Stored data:
===== config.mk =====
export PLATFORM = sky130hd
export DESIGN_NAME = beat_rate_meter
export DESIGN_NICKNAME = d
export VERILOG_FILES = /design/src/rtl/beat_rate_meter.sv
export SDC_FILE = /design/constraint.sdc
export NUM_CORES = 1
export LEC_CHECK = 0
export BUFFER_PORTS_ARGS = -buffer_cell sky130_fd_sc_hd__buf_4
export CORE_MARGIN = 2
export CORE_UTILIZATION = 60
export CTS_CLUSTER_DIAMETER = 120
export DETAILED_ROUTE_END_ITERATION = 16
export GPL_ROUTABILITY_DRIVEN = 1
export PLACE_DENSITY = 0.8
export SYNTH_ARGS = -nofsm -noshare
export SYNTH_HDL_FRONTEND = slang
export SYNTH_SLANG_ARGS = --single-unit

===== constraint.sdc =====
create_clock -name clk -period 4.6 [get_ports clk]
set_input_delay 0.23 -clock clk [delete_from_list [all_inputs] [get_ports clk]]
set_output_delay 0.23 -clock clk [all_outputs]
set_load 0.02 [all_outputs]

===== src/rtl/beat_rate_meter.sv =====
// Beat-to-beat interval meter: refractory rejection, 4-interval average and
// sequential restoring division of 60*SAMPLE_HZ into beats per minute.
module beat_rate_meter #(
  parameter int SAMPLE_HZ = 250,
  parameter int CNT_W     = 12,
  parameter int REFRACT   = 50,
  parameter int TIMEOUT   = 750
) (
  input  logic             clk,
  input  logic             rst,
  input  logic             tick,
  input  logic             peak,
  output logic             beat,
  output logic [CNT_W-1:0] interval,
  output logic [7:0]       bpm,
  output logic             bpm_stb,
  output logic             flatline
);

  localparam logic [15:0]      K_C       = 16'(60 * SAMPLE_HZ);
  localparam logic [CNT_W-1:0] REFRACT_C = CNT_W'(REFRACT);
  localparam logic [CNT_W-1:0] TIMEOUT_C = CNT_W'(TIMEOUT);

  typedef enum logic [1:0] {
    WAIT_FIRST = 2'd0,
    RUN        = 2'd1,
    DIV        = 2'd2
  } state_t;

  state_t           state_r, state_n_s;
  logic             peak_q_r;
  logic [CNT_W-1:0] cnt_r;
  logic [CNT_W-1:0] hist_r [0:3];
  logic [2:0]       hist_n_r;
  logic [CNT_W-1:0] div_r;
  logic [CNT_W-1:0] rem_r;
  logic [15:0]      quo_r;
  logic [15:0]      dvd_r;
  logic [4:0]       bit_r;
  logic             pend_r, pend_n_s;

  logic             rise_s, timeout_s, first_s, acc_s, start_s, stb_s, done_s;
  logic [CNT_W+1:0] sum_s;
  logic [CNT_W-1:0] avg_s;
  logic [CNT_W:0]   trial_s;
  logic             ge_s;
  logic [CNT_W-1:0] rem_n_s;

  // Event detection, averaging, divider step and next-state control
  always_comb begin
    rise_s    = peak & ~peak_q_r;
    timeout_s = (state_r != WAIT_FIRST) && (cnt_r == TIMEOUT_C);
    done_s    = (state_r == DIV) && (bit_r == 5'd16);
    first_s   = 1'b0;
    acc_s     = 1'b0;
    start_s   = 1'b0;
    stb_s     = 1'b0;
    state_n_s = state_r;
    pend_n_s  = pend_r;

    // An accepted beat shifts the current count in and drops the oldest entry
    if (acc_s == 1'b0 && rise_s && !timeout_s && (state_r != WAIT_FIRST) && (cnt_r >= REFRACT_C)) begin
      acc_s = 1'b1;
    end else begin
      acc_s = 1'b0;
    end
    if (acc_s) begin
      sum_s = {2'b00, cnt_r} + {2'b00, hist_r[0]} + {2'b00, hist_r[1]} + {2'b00, hist_r[2]};
    end else begin
      sum_s = {2'b00, hist_r[0]} + {2'b00, hist_r[1]} + {2'b00, hist_r[2]} + {2'b00, hist_r[3]};
    end
    avg_s = CNT_W'(sum_s >> 2);

    trial_s = {rem_r, dvd_r[15]};
    ge_s    = (trial_s >= {1'b0, div_r});
    if (ge_s) begin
      rem_n_s = CNT_W'(trial_s - {1'b0, div_r});
    end else begin
      rem_n_s = CNT_W'(trial_s);
    end

    case (state_r)
      WAIT_FIRST: begin
        if (rise_s) begin
          first_s   = 1'b1;
          state_n_s = RUN;
        end else begin
          state_n_s = WAIT_FIRST;
        end
      end
      RUN: begin
        if (timeout_s) begin
          state_n_s = WAIT_FIRST;
        end else if (acc_s && (hist_n_r >= 3'd3)) begin
          start_s   = 1'b1;
          state_n_s = DIV;
        end else begin
          state_n_s = RUN;
        end
      end
      DIV: begin
        if (timeout_s) begin
          pend_n_s  = 1'b0;
          state_n_s = WAIT_FIRST;
        end else if (done_s) begin
          stb_s    = 1'b1;
          pend_n_s = 1'b0;
          if (pend_r || acc_s) begin
            start_s   = 1'b1;
            state_n_s = DIV;
          end else begin
            state_n_s = RUN;
          end
        end else if (acc_s) begin
          pend_n_s = 1'b1;
        end else begin
          pend_n_s = pend_r;
        end
      end
      default: begin
        state_n_s = WAIT_FIRST;
        pend_n_s  = 1'b0;
      end
    endcase
  end

  // State, counter, history, divider and registered outputs
  always_ff @(posedge clk or negedge rst) begin
    if (!rst) begin
      state_r  <= WAIT_FIRST;
      peak_q_r <= 1'b0;
      cnt_r    <= '0;
      for (int i = 0; i < 4; i++) hist_r[i] <= '0;
      hist_n_r <= 3'd0;
      div_r    <= '0;
      rem_r    <= '0;
      quo_r    <= 16'd0;
      dvd_r    <= 16'd0;
      bit_r    <= 5'd0;
      pend_r   <= 1'b0;
      beat     <= 1'b0;
      interval <= '0;
      bpm      <= 8'd0;
      bpm_stb  <= 1'b0;
      flatline <= 1'b0;
    end else begin
      state_r  <= state_n_s;
      pend_r   <= pend_n_s;
      peak_q_r <= peak;
      beat     <= first_s | acc_s;
      bpm_stb  <= stb_s;

      // Clearing wins over a tick landing in the same cycle
      if (first_s || acc_s) begin
        cnt_r <= '0;
      end else if (tick && (cnt_r < TIMEOUT_C)) begin
        cnt_r <= cnt_r + CNT_W'(1);
      end

      if (first_s) begin
        flatline <= 1'b0;
      end

      if (acc_s) begin
        interval  <= cnt_r;
        hist_r[0] <= cnt_r;
        hist_r[1] <= hist_r[0];
        hist_r[2] <= hist_r[1];
        hist_r[3] <= hist_r[2];
        hist_n_r  <= (hist_n_r == 3'd4) ? 3'd4 : hist_n_r + 3'd1;
      end else if (timeout_s) begin
        for (int i = 0; i < 4; i++) hist_r[i] <= '0;
        hist_n_r <= 3'd0;
        flatline <= 1'b1;
        bpm      <= 8'd0;
      end

      if (start_s) begin
        div_r <= avg_s;
        dvd_r <= K_C;
        rem_r <= '0;
        quo_r <= 16'd0;
        bit_r <= 5'd0;
      end else if ((state_r == DIV) && (bit_r < 5'd16)) begin
        dvd_r <= {dvd_r[14:0], 1'b0};
        rem_r <= rem_n_s;
        quo_r <= {quo_r[14:0], ge_s};
        bit_r <= bit_r + 5'd1;
      end

      if (stb_s) begin
        bpm <= (quo_r > 16'd255) ? 8'd255 : quo_r[7:0];
      end
    end
  end

endmodule

==> metrics.md <==
| Metric | Value |
|---|---|
| CTS tree | built |
| Max Cap Viol | 0 |
| CTS Buffer Depth | 2 |
| #FFs+latches synth | 148 |
| Die area | 16100 sq um |
| Clock power frac | 0.212 |
| Num CTS Buffers | 17 |
| FF-to-FF Start | hist_r[13] |
| Mapped Cells | 984 |
| Vias in the first global route | 6683 |
| Fin Clk Skew | 0.00895 ns |
| Row Count | 44 |
| Final WS setup | 0.819 ns |
| Post-synth EDFFs | 0 |
| Hold path depth | 4 |
| Pleak | 4.69 nW |
| Max Slew Vio Count | 0 |
| Pre-CTS setup slack | 0.912 ns |
| Initial Utilization | 0.619 |
| Peak supply drop | 0.407 mV |
| WL final | 18400 microns |
| Sink Count | 148 |
| RSZ-0062 raised after global routing | false |
| P_int | 3.71 mW |
| Post-synth ARST share | 1.00 |
| Reg2reg setup slack | 0.82 ns |
| Top_reg_cell synth | dfrtp_1 |
| Die width | 127 microns |
| Register area | 3700 sq um |
| Diodes inserted | 0 |
| Min cycle time layout | 3.78 ns |
| Antenna-violating nets left | 0 |
| Setup Fix Bufs, Post-CTS | 0 |
| Worst hold-check path type | primary input to register |
| Rel. slew slack | 0.340 |
| Final Wtd Congestion | 0.884 |
| Final hold slack | 0.344 ns |
| Worst Path Arrival | 4.08 ns |
| Final Cycle Share | 0.822 |
| Hold Crit Start | tick |
| Critical Path Sink Type | register |
| Switching part of the total power | 0.411 |
| First-pass GRT wire length | 32100 microns |
| Fillers | 1110 |
| Via-per-instance ratio | 5.75 |
| Initial drt markers | 613 |
| Clock slew at reported path FFs | 0.06 ns |
| Mapped Area | 9060 sq um |
| Drt first pass iters | 7 |
| Pin count of the biggest net entering global routing | 109 |
| Final hold vios | 0 |
| Critical path peak fanout | 3 |
| Setup Crit Path Kind | register to register |
| H-tree depth | 4 |
| Hold Path End | cnt_r[1] |
| DR vias | 6863 |
| Post-route setup TNS | 0 ns |
| Unique masters post-synth | 67 |
| Avg WL per Cell | 15.4 microns |
| Sequential power share | 0.315 |
| P&R area growth vs syn | 9.83% |
| Avg Synthesized Cell Area | 9.21 sq um |
| Core footprint | 14600 sq um |
| Die H | 127 microns |
| Aggregate global routing overflow | 0 |
| Gate power share | 0.473 |
| Multi-input gate area in the final layout | 4690 sq um |
| Final #Nets | 1094 |
| Status | complete, no violations |
| Net Count, Synth | 1082 |
| HPWL Detailed | 12900 microns |
| Slew @ Worst Pin | 0.990 ns |
| Layout cell share with drive strength beyond 1 | 0.0783 |
| Synth Warn # | 0 |
| IO Count | 27 |
| WP data required | 4.89 ns |
| Startpoint types | register |
| Root Buffer | clkbuf_16 |
| Clk Latency, worst-skew pair | 0.43 ns |
| Initial antenna violation count | 0 |
| FF-to-FF path depth | 12 |
| P_sw | 2.60 mW |
| Fmax | 264 MHz |
| Power density cells | 634 nW/um^2 |
| Total GRT Usage | 0.250 |
| Register area share after synthesis | 0.409 |
| # setup viols final | 0 |
| # port buffers | 26 |
| DRC | 0 |
| Final total power | 6.31 mW |
| Capture point of the worst reg-to-reg path | div_r[9] |
cell usage after synthesis (8+ instances only):
cell type,n,share of area
buf_2,14,0.0077
nand3_1,50,0.028
o21ai_0,81,0.045
a211oi_1,8,0.0066
o21ai_1,9,0.0050
nor4_1,8,0.0055
nor2b_1,8,0.0055
dfrtp_1,148,0.41
inv_1,130,0.054
nand2_1,145,0.060
xnor2_1,24,0.023
a21o_1,9,0.0075
fa_1,49,0.11
clkbuf_1,22,0.0091
xor2_1,10,0.0097
ha_1,45,0.062
a21oi_1,63,0.035
nor3_1,15,0.0083
a31oi_1,9,0.0062
nor2_1,42,0.017
registers in the layout (all words and copies together), names as in the netlist, 2 cells and up:
signal / flops
bit_r: 5
hist_r: 48
div_r: 12
bpm: 8
cnt_r: 12
interval: 12
hist_n_r: 3
quo_r: 16
rem_r: 12
state_r: 2
dvd_r: 13
cell type report:
| class | count | share of cell area |
|---|---|---|
| sequential | 148 | 0.372 |
| clock inverter | 10 | 0.00981 |
| inverter | 130 | 0.0490 |
| clock buffer | 22 | 0.0476 |
| timing repair buffer | 35 | 0.0273 |
| tap | 184 | 0.0231 |
| multi-input combinational | 664 | 0.471 |
logic make-up (layout without fill, tap and decap cells):
family,Yosys count,count (layout),synth area share
xor+xnor,34,34,0.0329
fa+ha+maj,94,94,0.170
compound gates,226,226,0.149
mux,1,1,0.00110
flops,148,148,0.409
buf+inv,172,197,0.0748
simple gates,309,309,0.163
through the flow:
step / cell area, sq um / utilization / std cells
after global placement: 9360 / 0.639 / 1159
after global routing: 9950 / 0.680 / 1193
final: 9950 / 0.680 / 1193
after floorplan: 9060 / - / 984
after CTS: 9950 / 0.680 / 1193
after detailed placement: 9360 / 0.639 / 1159
metal layers:
| layer | vias to the layer above | GRT usage | wire length, microns | part of all wire |
|---|---|---|---|---|
| met5 | - | 0 | 0 | 0 |
| met3 | 32 | 0.0523 | 665 | 0.036 |
| met1 | 3400 | 0.355 | 8720 | 0.48 |
| met2 | 123 | 0.392 | 8600 | 0.47 |
| met4 | 0 | 0.0782 | 367 | 0.020 |
| li1 | 3308 | - | - | - |
power by group through the flow:
stage | Clock, mW | Combinational (mW) | Sequential (mW)
2_1_floorplan | 0 | 2.30 | 1.97
6_report | 1.34 | 2.99 | 1.99
3_5_place_dp | 0 | 2.96 | 1.99
5_1_grt | 1.42 | 3.45 | 2.04
4_1_cts | 1.36 | 3.00 | 1.98
3_3_place_gp | 0 | 2.88 | 1.98
placed cells by master, fill, tap and decap left out, drive strengths merged, types with 9 or more instances in the layout:
| cell | netlist | routed |
|---|---|---|
| a211oi | 9 | 9 |
| o21ai | 91 | 91 |
| nand2 | 146 | 146 |
| clkbuf | 22 | 22 |
| fa | 49 | 49 |
| a21oi | 64 | 64 |
| nor3 | 17 | 17 |
| inv | 130 | 132 |
| ha | 45 | 45 |
| a31oi | 10 | 10 |
| nor2 | 42 | 42 |
| xnor2 | 24 | 24 |
| xor2 | 10 | 10 |
| dfrtp | 148 | 148 |
| nand3 | 52 | 52 |
| buf | 20 | 33 |
| a21o | 9 | 9 |
repair_timing:
item                      4_1_cts  5_1_grt
hold endpoints to repair       81        0
hold buffers                    2        0
resized for setup               0        0
how the worst max path moves through the flow:
stage / start / end / slack [ns] / cells after the start
floorplan: hist_r[13] / div_r[9] / 1.25 / 12
global placement: hist_r[13] / div_r[9] / 0.99 / 12
detailed placement: hist_r[13] / div_r[9] / 0.91 / 12
CTS: hist_r[13] / div_r[9] / 0.85 / 12
global route: hist_r[13] / div_r[9] / 0.54 / 12
finish: hist_r[13] / div_r[9] / 0.82 / 12
critical path, stage by stage, from the launching register on:
cell      delay (ns)
dfrtp_1         0.38
inv_1           0.14
fa_1            0.46
fa_1            0.56
and3b_1         0.20
fa_1            0.41
a21oi_1         0.22
o22ai_1         0.15
o41ai_1         0.46
o21ai_0         0.25
xor2_1          0.18
o211ai_1        0.17
o21ai_1         0.09
(Power assumes the default switching activity.)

-- Work task --
Above are several records. Count the lines among them that contain "parameter" and give only the total.

-- Task result --
4